For each user agent, the value function is defined as the expected discounted return starting from a state, which can be maximized by the optimal policy *[*21*]*. Specifically, in the proposed MEC model, the policy learned by the DDPG-based algorithm maximizes the value function of user *m* which starts from the initial state *s*_{m,1} under policy *μ*_{m}, i.e.,

$$\begin{array}{*{20}l} V^{\mu_{m}}(s_{m,1}) = \mathbb{E} \left[\sum_{t=1}^{\infty} \gamma^{t-1} r_{m,t} | s_{m,1} \right], \end{array} $$

(25)

which can be used to approximate the real expected infinite-horizon undiscounted return at each user agent when *γ*→1*[*39*]*. That is, the long-term average computation cost

$$\begin{array}{*{20}l} \bar{C}_{m}(s_{m,t})= \mathbb{E} \left[{\lim}_{T \rightarrow \infty}\frac{1}{T}\sum_{i=t}^{T} w_{m,1} \left(p_{l,m}(i)+p_{o,m}(i)\right) + w_{m,2} B_{m}(i) | s_{m,t} \right], \end{array} $$

(26)

will be minimized by applying the learned computation offloading policy \(\mu ^{*}_{m}\).

### Training and testing

To learn and evaluate the learned policies for decentralized computation offloading, a simulated environment with a group of user agents is constructed to conduct training and testing.

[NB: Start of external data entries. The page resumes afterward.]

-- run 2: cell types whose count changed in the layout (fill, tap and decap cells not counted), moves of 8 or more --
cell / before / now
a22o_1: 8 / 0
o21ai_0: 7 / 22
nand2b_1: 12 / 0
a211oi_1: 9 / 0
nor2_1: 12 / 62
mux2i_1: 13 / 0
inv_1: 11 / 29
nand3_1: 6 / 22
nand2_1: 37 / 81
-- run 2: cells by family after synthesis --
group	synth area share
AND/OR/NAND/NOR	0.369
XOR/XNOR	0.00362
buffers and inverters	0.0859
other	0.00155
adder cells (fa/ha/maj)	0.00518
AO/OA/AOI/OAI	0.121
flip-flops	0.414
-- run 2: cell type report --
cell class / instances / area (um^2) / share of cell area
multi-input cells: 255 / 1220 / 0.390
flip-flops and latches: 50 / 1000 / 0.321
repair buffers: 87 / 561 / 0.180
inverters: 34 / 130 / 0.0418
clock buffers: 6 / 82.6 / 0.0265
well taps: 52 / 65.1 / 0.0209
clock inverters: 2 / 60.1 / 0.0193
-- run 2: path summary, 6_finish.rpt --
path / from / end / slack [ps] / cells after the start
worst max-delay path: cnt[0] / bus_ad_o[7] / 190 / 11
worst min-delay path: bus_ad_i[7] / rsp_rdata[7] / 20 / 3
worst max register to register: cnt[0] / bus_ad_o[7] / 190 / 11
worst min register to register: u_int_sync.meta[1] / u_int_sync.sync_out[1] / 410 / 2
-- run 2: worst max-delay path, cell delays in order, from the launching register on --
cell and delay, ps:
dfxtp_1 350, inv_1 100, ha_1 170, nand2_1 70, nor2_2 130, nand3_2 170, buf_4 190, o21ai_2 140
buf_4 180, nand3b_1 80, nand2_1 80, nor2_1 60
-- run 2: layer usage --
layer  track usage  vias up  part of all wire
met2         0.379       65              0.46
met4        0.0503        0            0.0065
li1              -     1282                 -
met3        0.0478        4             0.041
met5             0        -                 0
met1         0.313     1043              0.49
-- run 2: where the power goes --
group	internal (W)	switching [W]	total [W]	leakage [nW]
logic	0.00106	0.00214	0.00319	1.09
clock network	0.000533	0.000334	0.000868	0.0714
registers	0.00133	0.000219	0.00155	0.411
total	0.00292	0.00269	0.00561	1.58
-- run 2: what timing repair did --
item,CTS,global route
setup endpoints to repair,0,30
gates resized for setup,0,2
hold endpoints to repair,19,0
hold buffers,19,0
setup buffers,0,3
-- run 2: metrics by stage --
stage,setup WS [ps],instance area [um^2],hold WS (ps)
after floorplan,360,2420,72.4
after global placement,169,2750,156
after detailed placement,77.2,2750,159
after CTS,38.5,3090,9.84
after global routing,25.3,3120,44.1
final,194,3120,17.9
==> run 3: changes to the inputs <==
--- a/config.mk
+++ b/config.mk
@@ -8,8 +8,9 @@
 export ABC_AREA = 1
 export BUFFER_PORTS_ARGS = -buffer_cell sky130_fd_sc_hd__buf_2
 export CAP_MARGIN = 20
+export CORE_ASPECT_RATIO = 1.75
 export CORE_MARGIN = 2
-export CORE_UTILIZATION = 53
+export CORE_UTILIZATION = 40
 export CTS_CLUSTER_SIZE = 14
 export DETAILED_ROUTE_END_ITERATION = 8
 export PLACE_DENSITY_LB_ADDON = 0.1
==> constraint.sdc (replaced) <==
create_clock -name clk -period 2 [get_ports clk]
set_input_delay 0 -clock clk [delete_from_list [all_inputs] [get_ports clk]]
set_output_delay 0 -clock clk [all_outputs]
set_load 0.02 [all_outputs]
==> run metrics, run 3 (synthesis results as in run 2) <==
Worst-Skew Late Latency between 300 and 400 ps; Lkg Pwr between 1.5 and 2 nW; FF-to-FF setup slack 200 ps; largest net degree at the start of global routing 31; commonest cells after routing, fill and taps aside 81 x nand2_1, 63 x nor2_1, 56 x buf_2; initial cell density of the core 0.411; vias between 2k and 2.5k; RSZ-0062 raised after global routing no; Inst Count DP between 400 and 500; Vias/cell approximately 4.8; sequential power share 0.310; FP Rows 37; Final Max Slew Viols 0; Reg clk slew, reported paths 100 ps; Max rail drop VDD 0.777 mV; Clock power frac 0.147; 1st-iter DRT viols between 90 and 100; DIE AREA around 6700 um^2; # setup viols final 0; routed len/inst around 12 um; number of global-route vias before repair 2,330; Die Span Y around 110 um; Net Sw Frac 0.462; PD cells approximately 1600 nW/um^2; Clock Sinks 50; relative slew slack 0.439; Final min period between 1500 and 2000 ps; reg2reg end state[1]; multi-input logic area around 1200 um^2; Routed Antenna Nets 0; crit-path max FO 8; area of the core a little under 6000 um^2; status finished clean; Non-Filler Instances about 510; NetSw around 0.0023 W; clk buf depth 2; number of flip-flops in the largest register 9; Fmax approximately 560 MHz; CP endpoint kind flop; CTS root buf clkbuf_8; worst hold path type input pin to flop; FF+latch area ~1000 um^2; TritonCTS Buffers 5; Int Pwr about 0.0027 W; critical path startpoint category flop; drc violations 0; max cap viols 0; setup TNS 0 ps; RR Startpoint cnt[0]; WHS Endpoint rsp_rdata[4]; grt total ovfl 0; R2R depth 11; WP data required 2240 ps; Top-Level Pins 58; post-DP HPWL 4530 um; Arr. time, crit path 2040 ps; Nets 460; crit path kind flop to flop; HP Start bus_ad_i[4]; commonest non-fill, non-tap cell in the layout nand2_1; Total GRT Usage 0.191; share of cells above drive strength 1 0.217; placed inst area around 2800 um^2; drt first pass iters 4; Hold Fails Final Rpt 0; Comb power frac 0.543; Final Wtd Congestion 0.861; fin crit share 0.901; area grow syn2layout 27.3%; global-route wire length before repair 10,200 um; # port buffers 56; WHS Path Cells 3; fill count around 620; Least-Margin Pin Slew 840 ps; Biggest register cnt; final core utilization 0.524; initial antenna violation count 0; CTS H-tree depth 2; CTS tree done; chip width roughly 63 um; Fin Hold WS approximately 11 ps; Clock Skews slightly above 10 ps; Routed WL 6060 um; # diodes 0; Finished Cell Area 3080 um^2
File: config.mk
export PLATFORM = sky130hd
export DESIGN_NAME = sobel_operator_flat
export DESIGN_NICKNAME = d
export VERILOG_FILES = /design/src/rtl/sobel_operator_if.sv /design/src/rtl/sobel_operator.sv /design/src/flat_wrapper.sv
export SDC_FILE = /design/constraint.sdc
export NUM_CORES = 1
export LEC_CHECK = 0
export BUFFER_PORTS_ARGS = -buffer_cell sky130_fd_sc_hd__buf_4
export CORE_UTILIZATION = 63
export DETAILED_ROUTE_END_ITERATION = 10
export PLACE_DENSITY = 0.95
export SYNTH_ARGS = -nofsm -noshare
export SYNTH_HDL_FRONTEND = slang
export SYNTH_SLANG_ARGS = --single-unit
File: constraint.sdc
create_clock -name clk -period 7.7 [get_ports clk]
set_input_delay 1.54 -clock clk [delete_from_list [all_inputs] [get_ports clk]]
set_output_delay 1.54 -clock clk [all_outputs]
set_load 0.05 [all_outputs]
==> src/rtl/dw_clr_seq_pkg.sv <==
`default_nettype none
// ============================================================================
// Module   : dw_clr_seq_pkg
// Brief    : Shared types and helpers for the clear sequencer (FSM states,
//            counter width helper, gap counter width).
// Revision : 1.0 - initial release
// ============================================================================
package dw_clr_seq_pkg;

   // Sequencer states; the one unused 3-bit code is recovered to ST_IDLE.
   typedef enum logic [2:0] {
      ST_IDLE       = 3'd0,
      ST_ISSUE      = 3'd1,
      ST_WAIT_PROG  = 3'd2,
      ST_WAIT_CMPLT = 3'd3,
      ST_DONE       = 3'd4,
      ST_ABORT      = 3'd5,
      ST_GAP        = 3'd6
   } state_t;

   // Gap counter width; covers GAP_CYC up to 15.
   localparam int GAP_W = 4;

   // Width needed to hold the values 0..max_cyc inclusive.
   function automatic int cnt_w(input int max_cyc);
      return (max_cyc < 1) ? 1 : $clog2(max_cyc + 1);
   endfunction

endpackage : dw_clr_seq_pkg
`default_nettype wire

==> src/rtl/dw_clr_seq_tmr.sv <==
`default_nettype none
// ============================================================================
// Module   : dw_clr_seq_tmr
// Brief    : Loadable saturating up-counter with an equality compare flag.
//            Loading restarts the count at zero; counting stops at SAT_VAL.
// Revision : 1.0 - initial release
// ============================================================================
module dw_clr_seq_tmr #(
   parameter int W       = 8,
   parameter int SAT_VAL = 255,
   parameter int CMP_VAL = 255
) (
   input  logic clk,
   input  logic rst_n,
   input  logic i_init_n,
   input  logic i_load,
   input  logic i_en,
   output logic o_hit
);

   localparam logic [W-1:0] c_sat = W'(SAT_VAL);
   localparam logic [W-1:0] c_cmp = W'(CMP_VAL);

   logic [W-1:0] r_cnt;

   // Count up while enabled, hold at the saturation value, restart on load.
   always_ff @(posedge clk or negedge rst_n) begin
      if (!rst_n) begin
         r_cnt <= '0;
      end else if (!i_init_n) begin
         r_cnt <= '0;
      end else if (i_load) begin
         r_cnt <= '0;
      end else if (i_en && (r_cnt != c_sat)) begin
         r_cnt <= r_cnt + 1'b1;
      end
   end

   assign o_hit = (r_cnt == c_cmp);

endmodule : dw_clr_seq_tmr
`default_nettype wire

==> src/rtl/dw_clr_seq_ctrl.sv <==
`default_nettype none
// ============================================================================
// Module   : dw_clr_seq_ctrl
// Brief    : Source-domain clear sequencer. Merges pending per-agent clear
//            requests into one clr_s pulse, follows the synchronizer's
//            in-progress/complete handshake with a timeout, and reports
//            per-agent completion or error.
// Revision : 1.0 - initial release
// ============================================================================
module dw_clr_seq_ctrl
   import dw_clr_seq_pkg::*;
#(
   parameter int NUM_REQ = 4,
   parameter int TMO_CYC = 255,
   parameter int GAP_CYC = 2
) (
   input  logic               clk_s,
   input  logic               rst_s_n,
   input  logic               init_s_n,
   input  logic [NUM_REQ-1:0] req,
   output logic [NUM_REQ-1:0] done,
   output logic               done_err,
   output logic               busy,
   output logic               err_sticky,
   output logic               clr_s,
   input  logic               clr_in_prog_s,
   input  logic               clr_cmplt_s
);

   localparam int c_tmo_w = cnt_w(TMO_CYC);

   state_t               r_state;
   logic [NUM_REQ-1:0]   r_pend;
   logic [NUM_REQ-1:0]   r_own;
   logic [NUM_REQ-1:0]   r_done;
   logic                 r_done_err;
   logic                 r_busy;
   logic                 r_err_sticky;
   logic                 r_clr_s;

   logic                 w_pend_any;
   logic                 w_tmo_load;
   logic                 w_tmo_en;
   logic                 w_tmo_hit;
   logic                 w_gap_hit;

   assign w_pend_any = |r_pend;
   assign w_tmo_load = (r_state == ST_ISSUE);
   assign w_tmo_en   = (r_state == ST_WAIT_PROG) || (r_state == ST_WAIT_CMPLT);

   // Timeout counter: restarts in ISSUE, saturates at TMO_CYC so it never wraps.
   dw_clr_seq_tmr #(
      .W       (c_tmo_w),
      .SAT_VAL (TMO_CYC),
      .CMP_VAL (TMO_CYC)
   ) u_tmo (
      .clk      (clk_s),
      .rst_n    (rst_s_n),
      .i_init_n (init_s_n),
      .i_load   (w_tmo_load),
      .i_en     (w_tmo_en),
      .o_hit    (w_tmo_hit)
   );

   generate
      if (GAP_CYC > 0) begin : g_gap
         logic w_gap_load;
         logic w_gap_en;

         assign w_gap_load = (r_state == ST_DONE) || (r_state == ST_ABORT);
         assign w_gap_en   = (r_state == ST_GAP);

         // Gap counter: starts at 0 on GAP entry, flags the last gap cycle.
         dw_clr_seq_tmr #(
            .W       (GAP_W),
            .SAT_VAL (GAP_CYC - 1),
            .CMP_VAL (GAP_CYC - 1)
         ) u_gap (
            .clk      (clk_s),
            .rst_n    (rst_s_n),
            .i_init_n (init_s_n),
            .i_load   (w_gap_load),
            .i_en     (w_gap_en),
            .o_hit    (w_gap_hit)
         );
      end else begin : g_no_gap
         // GAP is never entered, so the flag is irrelevant.
         assign w_gap_hit = 1'b1;
      end
   endgenerate

   // Pending-request accumulator; ISSUE hands every pending bit to the round
   // and keeps only requests arriving in that same cycle for the next one.
   always_ff @(posedge clk_s or negedge rst_s_n) begin
      if (!rst_s_n) begin
         r_pend <= '0;
      end else if (!init_s_n) begin
         r_pend <= '0;
      end else if (r_state == ST_ISSUE) begin
         r_pend <= req;
      end else begin
         r_pend <= r_pend | req;
      end
   end

   // Sequencer FSM with registered outputs; outputs are set on the edge that
   // enters the state they belong to, so they line up with the state.
   always_ff @(posedge clk_s or negedge rst_s_n) begin
      if (!rst_s_n) begin
         r_state      <= ST_IDLE;
         r_own        <= '0;
         r_done       <= '0;
         r_done_err   <= 1'b0;
         r_busy       <= 1'b0;
         r_err_sticky <= 1'b0;
         r_clr_s      <= 1'b0;
      end else if (!init_s_n) begin
         r_state      <= ST_IDLE;
         r_own        <= '0;
         r_done       <= '0;
         r_done_err   <= 1'b0;
         r_busy       <= 1'b0;
         r_err_sticky <= 1'b0;
         r_clr_s      <= 1'b0;
      end else begin
         // Pulse outputs default low each cycle.
         r_clr_s    <= 1'b0;
         r_done     <= '0;
         r_done_err <= 1'b0;

         case (r_state)
            ST_IDLE: begin
               // A foreign clear in progress holds off our issue.
               if (w_pend_any && !clr_in_prog_s) begin
                  r_state <= ST_ISSUE;
                  r_clr_s <= 1'b1;
                  r_busy  <= 1'b1;
               end
            end

            ST_ISSUE: begin
               r_own   <= r_pend;
               r_state <= ST_WAIT_PROG;
            end

            ST_WAIT_PROG: begin
               // Completion wins over both the progress flag and the timeout.
               if (clr_cmplt_s) begin
                  r_state <= ST_DONE;
                  r_done  <= r_own;
               end else if (clr_in_prog_s) begin
                  r_state <= ST_WAIT_CMPLT;
               end else if (w_tmo_hit) begin
                  r_state      <= ST_ABORT;
                  r_done       <= r_own;
                  r_done_err   <= 1'b1;
                  r_err_sticky <= 1'b1;
               end
            end

            ST_WAIT_CMPLT: begin
               if (clr_cmplt_s) begin
                  r_state <= ST_DONE;
                  r_done  <= r_own;
               end else if (w_tmo_hit) begin
                  r_state      <= ST_ABORT;
                  r_done       <= r_own;
                  r_done_err   <= 1'b1;
                  r_err_sticky <= 1'b1;
               end
            end

            ST_DONE, ST_ABORT: begin
               r_own <= '0;
               if (GAP_CYC == 0) begin
                  r_state <= ST_IDLE;
                  r_busy  <= 1'b0;
               end else begin
                  r_state <= ST_GAP;
               end
            end

            ST_GAP: begin
               if (w_gap_hit) begin
                  r_state <= ST_IDLE;
                  r_busy  <= 1'b0;
               end
            end

            default: begin
               r_state <= ST_IDLE;
               r_own   <= '0;
               r_busy  <= 1'b0;
            end
         endcase
      end
   end

   assign done       = r_done;
   assign done_err   = r_done_err;
   assign busy       = r_busy;
   assign err_sticky = r_err_sticky;
   assign clr_s      = r_clr_s;

endmodule : dw_clr_seq_ctrl
`default_nettype wire
--- config.mk ---
export PLATFORM = sky130hd
export DESIGN_NAME = serial_adder_flat
export DESIGN_NICKNAME = d
export VERILOG_FILES = /design/src/rtl/serial_adder_if.sv /design/src/rtl/serial_adder.sv /design/src/flat_wrapper.sv
export SDC_FILE = /design/constraint.sdc
export NUM_CORES = 1
export LEC_CHECK = 0
export ABC_AREA = 0
export CORE_ASPECT_RATIO = 0.75
export CORE_MARGIN = 3
export CORE_UTILIZATION = 43
export CTS_CLUSTER_SIZE = 16
export DETAILED_ROUTE_END_ITERATION = 12
export PLACE_DENSITY = 0.74
export SLEW_MARGIN = 15
export SYNTH_ARGS = -nofsm -noshare
export SYNTH_HDL_FRONTEND = slang
export SYNTH_SLANG_ARGS = --single-unit
--- constraint.sdc ---
create_clock -name clk -period 1.5 [get_ports clk]
set_input_delay 0.15 -clock clk [delete_from_list [all_inputs] [get_ports clk]]
set_output_delay 0.15 -clock clk [all_outputs]
set_load 0.1 [all_outputs]
[src/rtl/hdmux_dispatcher.sv]
// hDMux dispatcher: single-slot holding register steering each accepted word to one of WAYS lanes.
// Optional per-lane saturating delivery counters when HDMUX_DISPATCH_COUNT_EN is defined.
module hdmux_dispatcher #(
  parameter int WIDTH = 16,
  parameter int WAYS  = 4,
  parameter int SEL_W = 2
) (
  input  logic                    clk,
  input  logic                    rst,
  input  logic [WIDTH-1:0]        in_data,
  input  logic [SEL_W-1:0]        in_sel,
  input  logic                    in_valid,
  output logic                    in_ready,
  input  logic                    rr_mode,
  output logic [WAYS*WIDTH-1:0]   out_data,
  output logic [WAYS-1:0]         out_valid,
  input  logic [WAYS-1:0]         out_ready,
  output logic [SEL_W-1:0]        cur_sel,
`ifdef HDMUX_DISPATCH_COUNT_EN
  output logic [WAYS*8-1:0]       deliv_cnt,
`endif
  output logic                    busy
);

  // Handshake: a word moves across an interface on a rising edge where valid and ready
  // are both high; valid never depends on ready, and out_valid/out_data stay frozen while waiting.
  typedef enum logic {EMPTY = 1'b0, FULL = 1'b1} state_t;

  state_t                  state_q;
  logic [WIDTH-1:0]        hold_q;
  logic [SEL_W-1:0]        sel_q;
  logic [SEL_W-1:0]        rr_q;
  logic [WAYS-1:0]         ovalid_q;
  logic [WAYS*WIDTH-1:0]   odata_q;

  logic                    accept;
  logic                    deliver;
  logic [SEL_W-1:0]        lane_d;
  logic [WAYS-1:0]         ovalid_d;
  logic [WAYS*WIDTH-1:0]   odata_d;

  assign in_ready = (state_q == EMPTY) || out_ready[sel_q];
  assign accept   = in_valid && in_ready;
  assign deliver  = (state_q == FULL) && out_ready[sel_q];
  assign lane_d   = rr_mode ? rr_q : in_sel;

  // Pre-decode the lane image of an incoming word so outputs can be registered directly.
  always_comb begin
    ovalid_d = '0;
    odata_d  = '0;
    for (int i = 0; i < WAYS; i++) begin
      if (lane_d == SEL_W'(i)) begin
        ovalid_d[i]                = 1'b1;
        odata_d[i*WIDTH +: WIDTH]  = in_data;
      end
    end
  end

  always_ff @(posedge clk or posedge rst) begin
    if (rst) begin
      state_q  <= EMPTY;
      hold_q   <= '0;
      sel_q    <= '0;
      rr_q     <= '0;
      ovalid_q <= '0;
      odata_q  <= '0;
    end else begin
      case (state_q)
        EMPTY, FULL: begin
          if (accept) begin
            state_q  <= FULL;
            hold_q   <= in_data;
            sel_q    <= lane_d;
            ovalid_q <= ovalid_d;
            odata_q  <= odata_d;
            if (rr_mode) rr_q <= rr_q + 1'b1;
          end else if (deliver) begin
            state_q  <= EMPTY;
            hold_q   <= '0;
            sel_q    <= '0;
            ovalid_q <= '0;
            odata_q  <= '0;
          end
        end
        default: state_q <= EMPTY;
      endcase
    end
  end

  assign out_valid = ovalid_q;
  assign out_data  = odata_q;
  assign cur_sel   = sel_q;
  assign busy      = (state_q == FULL);

`ifdef HDMUX_DISPATCH_COUNT_EN
  logic [WAYS*8-1:0] cnt_q;

  // Counters stick at 255 rather than wrapping.
  always_ff @(posedge clk or posedge rst) begin
    if (rst) begin
      cnt_q <= '0;
    end else begin
      for (int i = 0; i < WAYS; i++) begin
        if (deliver && (sel_q == SEL_W'(i)) && (cnt_q[i*8 +: 8] != 8'hFF))
          cnt_q[i*8 +: 8] <= cnt_q[i*8 +: 8] + 8'd1;
      end
    end
  end

  assign deliv_cnt = cnt_q;
`endif

endmodule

Particularly, training and testing data can be generated from the interactions between the user agents and the simulated environment, which accepts the decision of each user agent and returns the local observations. Also notice that the interaction between the user agents and the environment is generally continuing RL tasks [21], which does not break naturally into identifiable episodes^{Footnote 5}. Thus, in order to have better exploration performance, the interaction will be manually started with a random initial state *s*_{m,1} for each user *m* and terminate at a predefined maximum steps *T*_{max} for each episode.

The detailed training stage is illustrated in Algorithm 1. At each time step *t* during an episode, each agent’s experience tuple (*s*_{m,t},*a*_{a,t},*r*_{m,t},*s*_{m,t+1}) will be stored in its own experience buffer \(\mathcal {B}_{m}\). Meanwhile, the use agent’s actor and critic network will be updated accordingly using a mini-batch of experience tuples \(\{(s_{i},a_{i},r_{i},s^{\prime }_{i})\}_{i=1}^{I}\) randomly sampled from the replay buffer \(\mathcal {B}_{m}\). In this way, after the training of *K*_{max} episodes, the dynamic computation offloading policy will be gradually and independently learned at each user agent. In order to improve the model with adequate exploration of the state space, one major challenge is the trade-off between exploration and exploitation, which is even more difficult for learning in continuous action spaces [35]. Since the exploration of DDPG are treated independently from the learning process, the exploration policy *μ*^{′} can be constructed by adding noise *Δ**μ* sampled from a random noise process to the actor, i.e.,

$$\begin{array}{*{20}l} \mu^{\prime}(s) = \mu(s|\theta^{\mu}) + \Delta\mu, \end{array} $$

(27)

where the random noise process needs to be elaborately selected. E.g., exploration noise sampled from a temporally correlated random process can better preserve momentum.

As for the testing stage, each user agent will firstly load its actor network parameters learned in the training stage. Then, the user agent will start with an empty data buffer and interact with a randomly initialized environment, where it selects actions according to the output of the actor network, using its local observation of the environment as current state.